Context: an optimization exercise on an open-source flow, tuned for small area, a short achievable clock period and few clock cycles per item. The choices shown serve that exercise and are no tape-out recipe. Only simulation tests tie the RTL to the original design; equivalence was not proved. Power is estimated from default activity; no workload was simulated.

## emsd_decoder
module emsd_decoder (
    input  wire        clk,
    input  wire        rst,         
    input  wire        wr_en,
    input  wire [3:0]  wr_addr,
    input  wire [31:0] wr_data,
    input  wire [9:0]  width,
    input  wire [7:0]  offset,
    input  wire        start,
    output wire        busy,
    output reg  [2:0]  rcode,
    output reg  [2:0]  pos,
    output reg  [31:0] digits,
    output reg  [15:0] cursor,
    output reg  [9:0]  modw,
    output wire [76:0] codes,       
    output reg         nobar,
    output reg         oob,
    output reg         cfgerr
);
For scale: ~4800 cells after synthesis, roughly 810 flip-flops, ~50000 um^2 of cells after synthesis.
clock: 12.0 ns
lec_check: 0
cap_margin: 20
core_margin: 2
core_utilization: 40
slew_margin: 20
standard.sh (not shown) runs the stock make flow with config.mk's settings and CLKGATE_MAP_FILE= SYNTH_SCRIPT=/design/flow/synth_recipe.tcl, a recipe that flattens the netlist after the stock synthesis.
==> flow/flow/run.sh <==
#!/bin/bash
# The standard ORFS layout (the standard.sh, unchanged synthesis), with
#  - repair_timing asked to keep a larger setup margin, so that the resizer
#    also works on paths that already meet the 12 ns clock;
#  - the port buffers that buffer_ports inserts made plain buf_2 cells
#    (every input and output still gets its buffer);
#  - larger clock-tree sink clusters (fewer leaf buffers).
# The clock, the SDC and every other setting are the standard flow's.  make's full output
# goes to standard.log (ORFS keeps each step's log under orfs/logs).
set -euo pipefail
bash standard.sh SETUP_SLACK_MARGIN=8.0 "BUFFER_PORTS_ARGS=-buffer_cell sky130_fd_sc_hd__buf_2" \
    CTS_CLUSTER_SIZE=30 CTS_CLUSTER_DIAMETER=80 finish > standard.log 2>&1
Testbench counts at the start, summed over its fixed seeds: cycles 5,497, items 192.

* * *

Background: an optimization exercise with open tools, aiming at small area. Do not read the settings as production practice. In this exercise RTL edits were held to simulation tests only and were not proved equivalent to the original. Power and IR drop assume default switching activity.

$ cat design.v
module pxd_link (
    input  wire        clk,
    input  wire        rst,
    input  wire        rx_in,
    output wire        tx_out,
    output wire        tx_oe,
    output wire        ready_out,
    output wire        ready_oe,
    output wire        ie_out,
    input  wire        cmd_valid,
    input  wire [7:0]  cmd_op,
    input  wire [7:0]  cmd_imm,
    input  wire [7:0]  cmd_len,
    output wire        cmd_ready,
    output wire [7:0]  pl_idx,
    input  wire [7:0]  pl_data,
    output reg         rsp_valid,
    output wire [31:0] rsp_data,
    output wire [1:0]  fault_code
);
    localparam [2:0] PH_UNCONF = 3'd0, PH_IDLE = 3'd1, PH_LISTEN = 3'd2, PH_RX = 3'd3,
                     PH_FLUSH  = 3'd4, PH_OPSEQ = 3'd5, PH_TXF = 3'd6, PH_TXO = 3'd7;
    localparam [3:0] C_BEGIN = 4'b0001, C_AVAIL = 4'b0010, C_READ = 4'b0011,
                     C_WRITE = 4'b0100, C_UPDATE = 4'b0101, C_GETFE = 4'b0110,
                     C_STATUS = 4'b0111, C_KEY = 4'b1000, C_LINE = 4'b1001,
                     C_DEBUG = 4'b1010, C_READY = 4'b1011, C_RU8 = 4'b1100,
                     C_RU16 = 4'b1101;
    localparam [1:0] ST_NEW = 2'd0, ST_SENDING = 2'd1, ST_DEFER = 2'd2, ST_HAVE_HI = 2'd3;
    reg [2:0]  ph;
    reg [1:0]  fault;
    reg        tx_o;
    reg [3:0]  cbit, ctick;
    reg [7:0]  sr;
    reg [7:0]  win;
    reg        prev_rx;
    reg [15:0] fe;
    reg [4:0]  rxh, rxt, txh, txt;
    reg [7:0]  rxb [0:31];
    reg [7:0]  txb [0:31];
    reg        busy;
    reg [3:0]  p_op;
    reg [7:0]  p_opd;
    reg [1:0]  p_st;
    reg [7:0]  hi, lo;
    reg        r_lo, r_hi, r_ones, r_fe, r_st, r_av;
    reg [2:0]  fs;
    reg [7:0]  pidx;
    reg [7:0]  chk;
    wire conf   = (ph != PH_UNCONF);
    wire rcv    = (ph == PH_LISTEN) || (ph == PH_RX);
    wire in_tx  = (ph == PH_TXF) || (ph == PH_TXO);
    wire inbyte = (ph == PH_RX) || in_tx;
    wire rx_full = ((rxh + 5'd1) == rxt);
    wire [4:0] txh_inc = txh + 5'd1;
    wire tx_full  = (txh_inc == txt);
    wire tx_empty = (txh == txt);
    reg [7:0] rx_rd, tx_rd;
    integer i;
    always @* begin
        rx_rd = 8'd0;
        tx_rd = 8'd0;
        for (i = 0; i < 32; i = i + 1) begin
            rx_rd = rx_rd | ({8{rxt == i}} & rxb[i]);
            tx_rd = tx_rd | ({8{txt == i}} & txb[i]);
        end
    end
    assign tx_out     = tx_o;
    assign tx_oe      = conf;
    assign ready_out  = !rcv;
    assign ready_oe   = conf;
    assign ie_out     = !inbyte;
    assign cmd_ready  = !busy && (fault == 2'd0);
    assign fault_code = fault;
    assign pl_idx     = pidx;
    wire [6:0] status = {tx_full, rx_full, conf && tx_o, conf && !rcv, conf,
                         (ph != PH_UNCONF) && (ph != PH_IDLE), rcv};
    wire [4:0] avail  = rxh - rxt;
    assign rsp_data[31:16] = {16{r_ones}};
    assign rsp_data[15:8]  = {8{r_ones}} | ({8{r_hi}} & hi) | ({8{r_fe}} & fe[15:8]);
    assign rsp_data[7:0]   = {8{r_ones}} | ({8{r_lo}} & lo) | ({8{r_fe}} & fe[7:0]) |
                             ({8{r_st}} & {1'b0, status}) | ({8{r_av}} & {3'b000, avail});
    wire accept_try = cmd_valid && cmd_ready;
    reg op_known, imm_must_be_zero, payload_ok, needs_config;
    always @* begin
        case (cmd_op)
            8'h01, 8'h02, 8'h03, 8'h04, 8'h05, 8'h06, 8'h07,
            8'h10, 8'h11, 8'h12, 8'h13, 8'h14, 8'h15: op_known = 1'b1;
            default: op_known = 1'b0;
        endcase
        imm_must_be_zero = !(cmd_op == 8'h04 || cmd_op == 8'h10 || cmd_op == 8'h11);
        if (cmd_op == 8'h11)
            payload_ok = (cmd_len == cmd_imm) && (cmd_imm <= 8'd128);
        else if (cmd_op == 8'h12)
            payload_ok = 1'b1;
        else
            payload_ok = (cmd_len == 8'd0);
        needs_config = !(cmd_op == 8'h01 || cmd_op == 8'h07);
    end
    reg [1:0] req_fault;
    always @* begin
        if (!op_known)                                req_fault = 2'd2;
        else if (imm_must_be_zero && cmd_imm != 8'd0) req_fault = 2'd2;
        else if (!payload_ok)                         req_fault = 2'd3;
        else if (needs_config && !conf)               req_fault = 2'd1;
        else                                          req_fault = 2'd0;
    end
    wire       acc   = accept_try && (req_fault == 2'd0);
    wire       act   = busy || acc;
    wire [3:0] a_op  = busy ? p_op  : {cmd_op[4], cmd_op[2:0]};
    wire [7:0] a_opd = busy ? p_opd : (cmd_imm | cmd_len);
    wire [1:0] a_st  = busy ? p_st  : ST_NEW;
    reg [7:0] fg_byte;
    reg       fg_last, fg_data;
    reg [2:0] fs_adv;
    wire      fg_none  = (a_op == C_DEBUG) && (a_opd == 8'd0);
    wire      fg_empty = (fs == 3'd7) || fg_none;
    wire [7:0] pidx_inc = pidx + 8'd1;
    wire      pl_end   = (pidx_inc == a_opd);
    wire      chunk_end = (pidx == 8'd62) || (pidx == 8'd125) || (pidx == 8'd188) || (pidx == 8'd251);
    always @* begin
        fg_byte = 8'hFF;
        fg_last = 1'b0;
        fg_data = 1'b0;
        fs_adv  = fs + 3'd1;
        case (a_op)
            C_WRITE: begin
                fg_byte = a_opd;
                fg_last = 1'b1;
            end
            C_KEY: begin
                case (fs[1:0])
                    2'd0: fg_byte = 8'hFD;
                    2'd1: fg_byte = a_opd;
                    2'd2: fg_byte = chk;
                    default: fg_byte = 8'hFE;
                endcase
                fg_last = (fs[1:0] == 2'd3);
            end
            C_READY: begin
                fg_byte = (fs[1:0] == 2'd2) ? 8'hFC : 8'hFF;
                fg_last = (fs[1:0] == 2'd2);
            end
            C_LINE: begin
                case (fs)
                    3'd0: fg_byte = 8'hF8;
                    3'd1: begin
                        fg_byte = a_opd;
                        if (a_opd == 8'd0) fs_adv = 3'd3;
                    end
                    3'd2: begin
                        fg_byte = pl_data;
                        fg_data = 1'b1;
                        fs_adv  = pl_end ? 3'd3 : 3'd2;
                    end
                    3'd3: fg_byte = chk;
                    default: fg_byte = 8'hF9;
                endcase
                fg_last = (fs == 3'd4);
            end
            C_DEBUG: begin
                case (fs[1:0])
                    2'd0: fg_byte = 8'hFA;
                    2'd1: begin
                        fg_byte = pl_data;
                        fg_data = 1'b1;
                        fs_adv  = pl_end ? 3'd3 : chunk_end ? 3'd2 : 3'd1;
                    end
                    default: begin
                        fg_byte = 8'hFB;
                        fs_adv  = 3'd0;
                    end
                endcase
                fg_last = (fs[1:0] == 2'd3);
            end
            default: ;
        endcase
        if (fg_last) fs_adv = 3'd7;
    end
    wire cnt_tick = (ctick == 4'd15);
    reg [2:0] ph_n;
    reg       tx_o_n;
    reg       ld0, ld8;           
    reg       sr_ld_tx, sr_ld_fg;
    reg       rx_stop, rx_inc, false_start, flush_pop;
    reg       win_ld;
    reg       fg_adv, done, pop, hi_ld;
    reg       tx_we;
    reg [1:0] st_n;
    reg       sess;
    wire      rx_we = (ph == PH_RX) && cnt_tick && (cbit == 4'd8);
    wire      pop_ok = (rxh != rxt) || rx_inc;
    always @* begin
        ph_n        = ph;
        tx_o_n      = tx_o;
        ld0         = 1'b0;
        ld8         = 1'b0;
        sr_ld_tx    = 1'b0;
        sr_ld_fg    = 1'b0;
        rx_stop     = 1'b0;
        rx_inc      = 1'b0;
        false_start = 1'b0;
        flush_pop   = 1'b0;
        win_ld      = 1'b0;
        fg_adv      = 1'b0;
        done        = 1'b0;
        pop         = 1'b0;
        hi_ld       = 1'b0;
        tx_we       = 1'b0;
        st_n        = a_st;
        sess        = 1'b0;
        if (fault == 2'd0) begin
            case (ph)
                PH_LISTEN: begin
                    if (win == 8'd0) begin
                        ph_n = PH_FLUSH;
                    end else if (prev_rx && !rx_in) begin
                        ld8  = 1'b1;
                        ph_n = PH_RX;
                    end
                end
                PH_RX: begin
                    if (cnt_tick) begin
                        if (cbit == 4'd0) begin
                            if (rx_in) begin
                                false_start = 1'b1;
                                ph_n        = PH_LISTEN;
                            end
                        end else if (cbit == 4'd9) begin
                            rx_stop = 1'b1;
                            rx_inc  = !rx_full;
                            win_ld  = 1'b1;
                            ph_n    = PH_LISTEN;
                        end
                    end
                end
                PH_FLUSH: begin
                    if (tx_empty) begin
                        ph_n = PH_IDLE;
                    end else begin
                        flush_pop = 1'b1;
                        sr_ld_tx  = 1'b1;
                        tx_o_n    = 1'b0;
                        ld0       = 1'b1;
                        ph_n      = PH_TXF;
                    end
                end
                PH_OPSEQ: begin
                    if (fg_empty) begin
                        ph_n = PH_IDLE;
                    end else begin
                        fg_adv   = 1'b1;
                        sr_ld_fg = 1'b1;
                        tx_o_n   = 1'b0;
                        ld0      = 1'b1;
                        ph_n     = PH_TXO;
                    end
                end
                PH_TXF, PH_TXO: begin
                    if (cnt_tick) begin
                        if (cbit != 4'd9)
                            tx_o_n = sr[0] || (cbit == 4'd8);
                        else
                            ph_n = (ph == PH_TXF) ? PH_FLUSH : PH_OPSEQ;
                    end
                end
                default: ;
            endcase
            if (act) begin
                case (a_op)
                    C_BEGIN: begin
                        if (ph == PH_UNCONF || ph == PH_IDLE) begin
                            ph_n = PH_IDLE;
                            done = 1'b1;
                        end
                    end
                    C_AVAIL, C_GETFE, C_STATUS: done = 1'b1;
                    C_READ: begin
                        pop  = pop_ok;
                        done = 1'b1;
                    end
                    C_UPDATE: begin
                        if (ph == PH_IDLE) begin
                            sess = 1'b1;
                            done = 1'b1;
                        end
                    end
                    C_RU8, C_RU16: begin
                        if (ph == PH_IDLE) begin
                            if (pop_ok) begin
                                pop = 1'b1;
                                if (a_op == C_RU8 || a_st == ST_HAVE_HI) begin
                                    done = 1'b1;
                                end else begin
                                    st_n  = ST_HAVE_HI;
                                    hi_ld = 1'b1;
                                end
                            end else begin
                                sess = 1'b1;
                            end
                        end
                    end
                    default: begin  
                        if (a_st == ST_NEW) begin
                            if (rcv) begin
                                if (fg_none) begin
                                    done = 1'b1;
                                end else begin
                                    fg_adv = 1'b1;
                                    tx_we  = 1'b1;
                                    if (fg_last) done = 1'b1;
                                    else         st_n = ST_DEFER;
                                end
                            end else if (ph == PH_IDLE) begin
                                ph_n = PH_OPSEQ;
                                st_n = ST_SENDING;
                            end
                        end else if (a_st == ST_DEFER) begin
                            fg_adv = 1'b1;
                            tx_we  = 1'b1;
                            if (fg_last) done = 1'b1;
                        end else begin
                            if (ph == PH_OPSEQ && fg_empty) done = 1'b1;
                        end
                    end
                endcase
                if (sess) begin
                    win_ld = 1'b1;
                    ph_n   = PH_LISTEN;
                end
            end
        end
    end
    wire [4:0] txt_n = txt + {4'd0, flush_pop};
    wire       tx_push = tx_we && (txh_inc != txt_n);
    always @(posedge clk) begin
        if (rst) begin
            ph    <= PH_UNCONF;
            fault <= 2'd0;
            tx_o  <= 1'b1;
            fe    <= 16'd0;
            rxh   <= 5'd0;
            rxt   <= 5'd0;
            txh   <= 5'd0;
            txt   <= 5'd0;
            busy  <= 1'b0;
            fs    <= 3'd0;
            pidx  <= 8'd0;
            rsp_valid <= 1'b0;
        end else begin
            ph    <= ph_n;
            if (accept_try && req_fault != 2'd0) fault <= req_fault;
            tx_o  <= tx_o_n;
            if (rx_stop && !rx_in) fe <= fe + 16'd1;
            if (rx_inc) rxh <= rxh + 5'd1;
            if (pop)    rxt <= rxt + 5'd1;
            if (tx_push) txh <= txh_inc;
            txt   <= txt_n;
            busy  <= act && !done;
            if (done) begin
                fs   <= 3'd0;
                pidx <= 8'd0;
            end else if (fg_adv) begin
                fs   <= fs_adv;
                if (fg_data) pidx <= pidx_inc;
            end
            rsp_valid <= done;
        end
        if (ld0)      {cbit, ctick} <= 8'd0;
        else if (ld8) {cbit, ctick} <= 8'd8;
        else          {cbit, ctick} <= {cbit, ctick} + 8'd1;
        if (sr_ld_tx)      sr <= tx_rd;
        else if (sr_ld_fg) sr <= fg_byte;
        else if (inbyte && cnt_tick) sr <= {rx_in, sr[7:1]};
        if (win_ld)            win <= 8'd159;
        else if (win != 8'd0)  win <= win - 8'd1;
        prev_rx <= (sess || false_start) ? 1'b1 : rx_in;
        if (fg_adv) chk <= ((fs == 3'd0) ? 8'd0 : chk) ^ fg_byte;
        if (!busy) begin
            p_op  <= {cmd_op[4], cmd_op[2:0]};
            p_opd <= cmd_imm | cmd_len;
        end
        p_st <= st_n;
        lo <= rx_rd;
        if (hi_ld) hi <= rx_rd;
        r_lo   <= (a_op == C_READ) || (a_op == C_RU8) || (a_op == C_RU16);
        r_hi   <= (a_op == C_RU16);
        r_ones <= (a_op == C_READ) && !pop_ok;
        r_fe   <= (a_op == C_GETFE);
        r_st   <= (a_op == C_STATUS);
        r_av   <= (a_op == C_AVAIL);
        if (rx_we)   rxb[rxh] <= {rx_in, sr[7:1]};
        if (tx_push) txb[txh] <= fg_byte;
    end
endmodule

• _Try it_
Taking the entries above, write out exactly the lines starting with the line containing "Context: an optimization" and going on through the line containing "bash standard.sh SETUP_SLACK_MARGIN=8.0", both included, and nothing else.

• _Problem solution_
Context: an optimization exercise on an open-source flow, tuned for small area, a short achievable clock period and few clock cycles per item. The choices shown serve that exercise and are no tape-out recipe. Only simulation tests tie the RTL to the original design; equivalence was not proved. Power is estimated from default activity; no workload was simulated.

## emsd_decoder
module emsd_decoder (
    input  wire        clk,
    input  wire        rst,         
    input  wire        wr_en,
    input  wire [3:0]  wr_addr,
    input  wire [31:0] wr_data,
    input  wire [9:0]  width,
    input  wire [7:0]  offset,
    input  wire        start,
    output wire        busy,
    output reg  [2:0]  rcode,
    output reg  [2:0]  pos,
    output reg  [31:0] digits,
    output reg  [15:0] cursor,
    output reg  [9:0]  modw,
    output wire [76:0] codes,       
    output reg         nobar,
    output reg         oob,
    output reg         cfgerr
);
For scale: ~4800 cells after synthesis, roughly 810 flip-flops, ~50000 um^2 of cells after synthesis.
clock: 12.0 ns
lec_check: 0
cap_margin: 20
core_margin: 2
core_utilization: 40
slew_margin: 20
standard.sh (not shown) runs the stock make flow with config.mk's settings and CLKGATE_MAP_FILE= SYNTH_SCRIPT=/design/flow/synth_recipe.tcl, a recipe that flattens the netlist after the stock synthesis.
==> flow/flow/run.sh <==
#!/bin/bash
# The standard ORFS layout (the standard.sh, unchanged synthesis), with
#  - repair_timing asked to keep a larger setup margin, so that the resizer
#    also works on paths that already meet the 12 ns clock;
#  - the port buffers that buffer_ports inserts made plain buf_2 cells
#    (every input and output still gets its buffer);
#  - larger clock-tree sink clusters (fewer leaf buffers).
# The clock, the SDC and every other setting are the standard flow's.  make's full output
# goes to standard.log (ORFS keeps each step's log under orfs/logs).
set -euo pipefail
bash standard.sh SETUP_SLACK_MARGIN=8.0 "BUFFER_PORTS_ARGS=-buffer_cell sky130_fd_sc_hd__buf_2" \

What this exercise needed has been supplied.